DATA SHOWN: Begin

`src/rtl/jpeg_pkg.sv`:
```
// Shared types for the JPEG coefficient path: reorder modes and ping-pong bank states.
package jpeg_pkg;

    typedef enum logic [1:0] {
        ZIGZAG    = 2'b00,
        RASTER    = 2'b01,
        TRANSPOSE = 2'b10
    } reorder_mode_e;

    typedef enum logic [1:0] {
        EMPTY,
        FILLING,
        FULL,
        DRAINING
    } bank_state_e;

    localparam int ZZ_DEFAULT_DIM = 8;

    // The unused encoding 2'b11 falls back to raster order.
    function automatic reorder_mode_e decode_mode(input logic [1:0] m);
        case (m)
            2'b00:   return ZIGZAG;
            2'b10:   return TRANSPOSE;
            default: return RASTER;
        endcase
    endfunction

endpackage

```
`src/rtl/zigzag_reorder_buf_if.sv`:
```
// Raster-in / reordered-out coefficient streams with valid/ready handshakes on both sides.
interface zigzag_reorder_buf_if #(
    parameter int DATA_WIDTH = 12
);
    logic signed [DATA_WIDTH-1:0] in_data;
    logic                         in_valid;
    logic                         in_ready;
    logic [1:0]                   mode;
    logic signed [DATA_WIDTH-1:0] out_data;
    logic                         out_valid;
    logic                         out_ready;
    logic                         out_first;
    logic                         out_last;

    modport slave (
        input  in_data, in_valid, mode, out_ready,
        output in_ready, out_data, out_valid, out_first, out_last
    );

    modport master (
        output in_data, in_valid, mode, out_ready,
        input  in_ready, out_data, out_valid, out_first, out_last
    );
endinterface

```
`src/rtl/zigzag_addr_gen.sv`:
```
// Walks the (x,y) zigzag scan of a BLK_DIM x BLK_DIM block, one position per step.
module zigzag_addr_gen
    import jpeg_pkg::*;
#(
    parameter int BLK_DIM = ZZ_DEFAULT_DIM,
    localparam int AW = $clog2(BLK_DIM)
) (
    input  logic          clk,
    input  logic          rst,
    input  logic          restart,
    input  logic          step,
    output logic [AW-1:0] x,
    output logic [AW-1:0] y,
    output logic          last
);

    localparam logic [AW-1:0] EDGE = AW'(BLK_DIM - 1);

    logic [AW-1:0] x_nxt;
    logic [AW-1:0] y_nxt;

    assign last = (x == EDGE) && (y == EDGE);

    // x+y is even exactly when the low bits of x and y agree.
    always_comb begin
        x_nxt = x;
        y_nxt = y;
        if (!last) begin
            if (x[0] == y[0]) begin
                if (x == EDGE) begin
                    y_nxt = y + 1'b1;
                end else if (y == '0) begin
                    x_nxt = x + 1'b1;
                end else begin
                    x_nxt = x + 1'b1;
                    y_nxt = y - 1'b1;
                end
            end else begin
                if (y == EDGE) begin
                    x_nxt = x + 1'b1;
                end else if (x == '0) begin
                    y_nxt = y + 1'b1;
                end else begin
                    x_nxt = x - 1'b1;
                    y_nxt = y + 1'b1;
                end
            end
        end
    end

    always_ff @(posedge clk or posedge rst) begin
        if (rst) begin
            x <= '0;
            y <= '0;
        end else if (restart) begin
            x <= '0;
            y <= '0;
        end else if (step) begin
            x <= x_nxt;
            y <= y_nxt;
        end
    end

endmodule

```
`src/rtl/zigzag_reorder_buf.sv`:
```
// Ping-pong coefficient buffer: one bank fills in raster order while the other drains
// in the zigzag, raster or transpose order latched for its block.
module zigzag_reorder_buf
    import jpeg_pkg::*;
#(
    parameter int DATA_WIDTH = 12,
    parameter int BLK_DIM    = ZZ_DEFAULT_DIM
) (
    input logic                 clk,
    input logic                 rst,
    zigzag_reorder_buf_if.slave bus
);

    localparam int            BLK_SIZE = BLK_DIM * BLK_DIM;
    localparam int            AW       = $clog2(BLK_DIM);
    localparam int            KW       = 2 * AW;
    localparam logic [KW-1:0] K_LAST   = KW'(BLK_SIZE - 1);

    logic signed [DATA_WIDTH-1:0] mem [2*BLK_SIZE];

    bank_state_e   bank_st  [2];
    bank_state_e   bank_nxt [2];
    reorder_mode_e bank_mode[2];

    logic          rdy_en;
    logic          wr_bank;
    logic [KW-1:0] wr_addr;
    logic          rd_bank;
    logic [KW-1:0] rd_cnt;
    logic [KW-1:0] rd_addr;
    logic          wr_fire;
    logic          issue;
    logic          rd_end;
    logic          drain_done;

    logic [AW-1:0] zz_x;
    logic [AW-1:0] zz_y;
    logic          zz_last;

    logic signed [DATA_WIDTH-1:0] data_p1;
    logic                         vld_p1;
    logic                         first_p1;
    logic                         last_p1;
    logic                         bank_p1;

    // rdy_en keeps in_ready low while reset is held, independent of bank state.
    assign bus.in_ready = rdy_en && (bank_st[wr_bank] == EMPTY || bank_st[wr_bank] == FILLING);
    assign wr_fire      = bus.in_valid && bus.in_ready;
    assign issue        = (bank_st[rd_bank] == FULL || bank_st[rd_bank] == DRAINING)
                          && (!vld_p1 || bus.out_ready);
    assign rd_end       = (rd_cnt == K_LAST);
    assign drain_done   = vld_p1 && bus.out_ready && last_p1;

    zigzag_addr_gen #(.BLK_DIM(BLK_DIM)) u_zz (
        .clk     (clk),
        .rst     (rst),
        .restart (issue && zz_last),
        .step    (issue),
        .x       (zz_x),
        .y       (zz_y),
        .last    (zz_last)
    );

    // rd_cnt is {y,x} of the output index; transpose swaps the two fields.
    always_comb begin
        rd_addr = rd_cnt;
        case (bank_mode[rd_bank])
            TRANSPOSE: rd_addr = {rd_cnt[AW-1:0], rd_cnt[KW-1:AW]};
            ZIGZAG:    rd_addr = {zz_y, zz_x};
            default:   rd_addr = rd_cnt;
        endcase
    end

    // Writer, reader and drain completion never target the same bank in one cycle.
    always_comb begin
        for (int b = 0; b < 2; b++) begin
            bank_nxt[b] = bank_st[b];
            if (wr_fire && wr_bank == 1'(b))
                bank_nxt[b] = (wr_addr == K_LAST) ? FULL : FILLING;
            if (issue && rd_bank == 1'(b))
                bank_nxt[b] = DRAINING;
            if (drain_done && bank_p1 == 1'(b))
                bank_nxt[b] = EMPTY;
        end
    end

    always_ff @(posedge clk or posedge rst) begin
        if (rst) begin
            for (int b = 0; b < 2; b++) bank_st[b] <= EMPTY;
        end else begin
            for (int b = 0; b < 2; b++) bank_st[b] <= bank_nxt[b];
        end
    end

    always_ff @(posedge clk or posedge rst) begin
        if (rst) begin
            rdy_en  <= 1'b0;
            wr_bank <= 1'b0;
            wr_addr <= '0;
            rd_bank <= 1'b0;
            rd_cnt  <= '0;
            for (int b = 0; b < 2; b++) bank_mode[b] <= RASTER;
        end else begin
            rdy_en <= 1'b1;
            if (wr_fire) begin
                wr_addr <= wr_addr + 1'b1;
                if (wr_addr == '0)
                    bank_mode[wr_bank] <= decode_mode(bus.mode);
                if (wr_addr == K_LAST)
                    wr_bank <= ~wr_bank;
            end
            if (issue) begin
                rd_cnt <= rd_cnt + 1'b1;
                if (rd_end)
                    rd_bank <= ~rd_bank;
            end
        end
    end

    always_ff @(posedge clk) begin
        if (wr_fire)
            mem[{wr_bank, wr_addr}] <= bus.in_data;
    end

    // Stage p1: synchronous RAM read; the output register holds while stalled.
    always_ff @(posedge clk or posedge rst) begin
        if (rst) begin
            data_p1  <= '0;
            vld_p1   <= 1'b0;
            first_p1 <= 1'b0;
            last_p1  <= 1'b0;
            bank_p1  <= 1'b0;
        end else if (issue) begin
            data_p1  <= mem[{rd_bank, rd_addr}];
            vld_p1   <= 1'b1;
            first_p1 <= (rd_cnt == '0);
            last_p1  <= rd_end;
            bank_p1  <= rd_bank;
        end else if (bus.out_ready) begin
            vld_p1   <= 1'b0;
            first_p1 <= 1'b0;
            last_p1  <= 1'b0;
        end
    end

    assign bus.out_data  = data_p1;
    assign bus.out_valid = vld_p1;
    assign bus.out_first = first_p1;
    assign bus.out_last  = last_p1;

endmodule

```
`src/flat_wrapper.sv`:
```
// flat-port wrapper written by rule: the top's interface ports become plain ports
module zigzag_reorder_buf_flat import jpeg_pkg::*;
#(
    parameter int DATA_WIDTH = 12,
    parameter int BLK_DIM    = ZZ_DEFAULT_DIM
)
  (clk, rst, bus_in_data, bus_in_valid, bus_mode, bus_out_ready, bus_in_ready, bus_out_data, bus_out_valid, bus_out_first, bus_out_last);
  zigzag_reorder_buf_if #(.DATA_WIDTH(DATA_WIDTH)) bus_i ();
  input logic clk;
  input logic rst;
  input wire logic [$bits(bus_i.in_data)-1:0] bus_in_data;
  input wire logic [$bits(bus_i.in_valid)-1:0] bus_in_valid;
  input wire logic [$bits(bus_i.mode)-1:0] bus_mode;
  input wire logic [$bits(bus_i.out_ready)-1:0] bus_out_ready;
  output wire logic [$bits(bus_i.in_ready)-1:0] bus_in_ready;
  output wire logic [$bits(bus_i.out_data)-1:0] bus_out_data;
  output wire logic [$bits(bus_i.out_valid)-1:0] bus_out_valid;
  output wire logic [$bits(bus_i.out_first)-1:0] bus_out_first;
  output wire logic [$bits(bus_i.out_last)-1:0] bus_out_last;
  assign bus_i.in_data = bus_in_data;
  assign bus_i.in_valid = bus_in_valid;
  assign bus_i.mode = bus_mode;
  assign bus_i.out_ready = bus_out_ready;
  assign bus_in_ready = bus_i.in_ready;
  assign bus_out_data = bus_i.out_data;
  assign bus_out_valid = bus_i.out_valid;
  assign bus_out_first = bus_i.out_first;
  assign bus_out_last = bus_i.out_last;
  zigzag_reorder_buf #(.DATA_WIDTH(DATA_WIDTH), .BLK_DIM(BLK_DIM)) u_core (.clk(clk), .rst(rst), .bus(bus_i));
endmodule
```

DATA SHOWN: End

When a line in the entries above contains "step", count it; please answer with the number only.

4